- **Data under study**:
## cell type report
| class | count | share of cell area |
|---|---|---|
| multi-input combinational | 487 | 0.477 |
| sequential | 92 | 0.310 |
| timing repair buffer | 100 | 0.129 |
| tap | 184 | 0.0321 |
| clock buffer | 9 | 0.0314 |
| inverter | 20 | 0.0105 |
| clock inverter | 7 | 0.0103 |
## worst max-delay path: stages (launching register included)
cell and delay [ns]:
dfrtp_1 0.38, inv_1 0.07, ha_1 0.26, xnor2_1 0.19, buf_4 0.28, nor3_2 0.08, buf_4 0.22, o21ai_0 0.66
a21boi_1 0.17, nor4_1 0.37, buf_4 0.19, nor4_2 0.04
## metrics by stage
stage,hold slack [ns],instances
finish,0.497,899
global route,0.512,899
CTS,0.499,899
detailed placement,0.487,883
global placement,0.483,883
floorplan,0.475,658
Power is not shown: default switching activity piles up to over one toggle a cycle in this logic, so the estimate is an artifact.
<file path="src/rtl/rr_arbiter_4to1_if.sv">
// Shared-channel bundle between four requesters and the round-robin arbiter.
// The master modport is the arbiter side; slave is the requester/consumer side.
interface rr_arbiter_4to1_if #(
  parameter int DW = 8
);
  logic [3:0]      req;
  logic [4*DW-1:0] in_data;
  logic            out_ready;
  logic [3:0]      gnt;
  logic [1:0]      sel;
  logic            out_valid;
  logic [DW-1:0]   out_data;
  logic            busy;

  modport master (
    input  req,
    input  in_data,
    input  out_ready,
    output gnt,
    output sel,
    output out_valid,
    output out_data,
    output busy
  );

  modport slave (
    output req,
    output in_data,
    output out_ready,
    input  gnt,
    input  sel,
    input  out_valid,
    input  out_data,
    input  busy
  );
endinterface

</file>
<file path="src/rtl/rr_arbiter_4to1.sv">
// Round-robin 4:1 arbiter with bounded hold per grant; gnt rises one clock after req.
// Backpressure: out_ready=0 stalls the current grant indefinitely, beats only count on valid&&ready.
module rr_arbiter_4to1 #(
  parameter int DW       = 8,
  parameter int MAX_HOLD = 4
) (
  input  logic               clk,
  input  logic               rst_n,
  rr_arbiter_4to1_if.master  bus
);

  localparam int HW = $clog2(MAX_HOLD + 1);
  localparam logic [HW-1:0] HOLD_LAST = HW'(MAX_HOLD - 1);

  localparam logic [0:0] IDLE  = 1'b0;
  localparam logic [0:0] GRANT = 1'b1;

  logic [0:0]    state, state_d;
  logic [1:0]    sel_q, sel_d;
  logic [1:0]    last_q, last_d;
  logic [3:0]    gnt_q, gnt_d;
  logic [HW-1:0] hold_cnt, hold_d;

  logic          busy;
  logic          out_valid;
  logic          beat;
  logic          rel_drop;
  logic          rel_hold;
  logic          release_now;
  logic [1:0]    arb_base;
  logic [2:0]    pick;

  // Returns {found, index}: first set bit scanning last+1, last+2, ... with last itself scanned last.
  function automatic logic [2:0] rr_pick(input logic [3:0] r, input logic [1:0] last);
    logic [2:0] res;
    logic [1:0] idx;
    res = 3'b000;
    for (int k = 4; k >= 1; k--) begin
      idx = last + 2'(k);
      if (r[idx]) begin
        res = {1'b1, idx};
      end
    end
    return res;
  endfunction

  function automatic logic [3:0] decode(input logic [1:0] s);
    logic [3:0] d;
    d = 4'b0000;
    d[s] = 1'b1;
    return d;
  endfunction

  assign busy        = (state == GRANT);
  assign out_valid   = busy && bus.req[sel_q];
  assign beat        = out_valid && bus.out_ready;
  assign rel_drop    = busy && !bus.req[sel_q];
  assign rel_hold    = beat && (hold_cnt == HOLD_LAST);
  assign release_now = rel_drop || rel_hold;

  // On release the old owner becomes "last", so it is only re-picked when nobody else asks.
  assign arb_base = busy ? sel_q : last_q;
  assign pick     = rr_pick(bus.req, arb_base);

  always_comb begin
    state_d = state;
    sel_d   = sel_q;
    last_d  = last_q;
    hold_d  = hold_cnt;
    case (state)
      IDLE: begin
        if (pick[2]) begin
          state_d = GRANT;
          sel_d   = pick[1:0];
          hold_d  = '0;
        end
      end
      GRANT: begin
        if (release_now) begin
          last_d = sel_q;
          if (pick[2]) begin
            sel_d  = pick[1:0];
            hold_d = '0;
          end else begin
            state_d = IDLE;
            hold_d  = '0;
          end
        end else if (beat) begin
          hold_d = hold_cnt + HW'(1);
        end
      end
      default: begin
        state_d = IDLE;
        hold_d  = '0;
      end
    endcase
    gnt_d = (state_d == GRANT) ? decode(sel_d) : 4'b0000;
  end

  always_ff @(posedge clk or negedge rst_n) begin
    if (!rst_n) begin
      state    <= IDLE;
      sel_q    <= 2'd0;
      last_q   <= 2'd3;
      gnt_q    <= 4'b0000;
      hold_cnt <= '0;
    end else begin
      state    <= state_d;
      sel_q    <= sel_d;
      last_q   <= last_d;
      gnt_q    <= gnt_d;
      hold_cnt <= hold_d;
    end
  end

  assign bus.gnt       = gnt_q;
  assign bus.sel       = sel_q;
  assign bus.busy      = busy;
  assign bus.out_valid = out_valid;
  assign bus.out_data  = busy ? bus.in_data[int'(sel_q)*DW +: DW] : '0;

endmodule
</file>
<file path="src/flat_wrapper.sv">
// flat-port wrapper written by rule: the top's interface ports become plain ports
module rr_arbiter_4to1_flat 
#(
  parameter int DW       = 8,
  parameter int MAX_HOLD = 4
)
  (clk, rst_n, bus_req, bus_in_data, bus_out_ready, bus_gnt, bus_sel, bus_out_valid, bus_out_data, bus_busy);
  rr_arbiter_4to1_if #(.DW(DW)) bus_i ();
  input  logic clk;
  input  logic rst_n;
  input wire logic [$bits(bus_i.req)-1:0] bus_req;
  input wire logic [$bits(bus_i.in_data)-1:0] bus_in_data;
  input wire logic [$bits(bus_i.out_ready)-1:0] bus_out_ready;
  output wire logic [$bits(bus_i.gnt)-1:0] bus_gnt;
  output wire logic [$bits(bus_i.sel)-1:0] bus_sel;
  output wire logic [$bits(bus_i.out_valid)-1:0] bus_out_valid;
  output wire logic [$bits(bus_i.out_data)-1:0] bus_out_data;
  output wire logic [$bits(bus_i.busy)-1:0] bus_busy;
  assign bus_i.req = bus_req;
  assign bus_i.in_data = bus_in_data;
  assign bus_i.out_ready = bus_out_ready;
  assign bus_gnt = bus_i.gnt;
  assign bus_sel = bus_i.sel;
  assign bus_out_valid = bus_i.out_valid;
  assign bus_out_data = bus_i.out_data;
  assign bus_busy = bus_i.busy;
  rr_arbiter_4to1 #(.DW(DW), .MAX_HOLD(MAX_HOLD)) u_core (.clk(clk), .rst_n(rst_n), .bus(bus_i));
endmodule
</file>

- **Problem**:
How many of the lines above contain "inverter"? Give the number by itself.

- **Answer below**:
2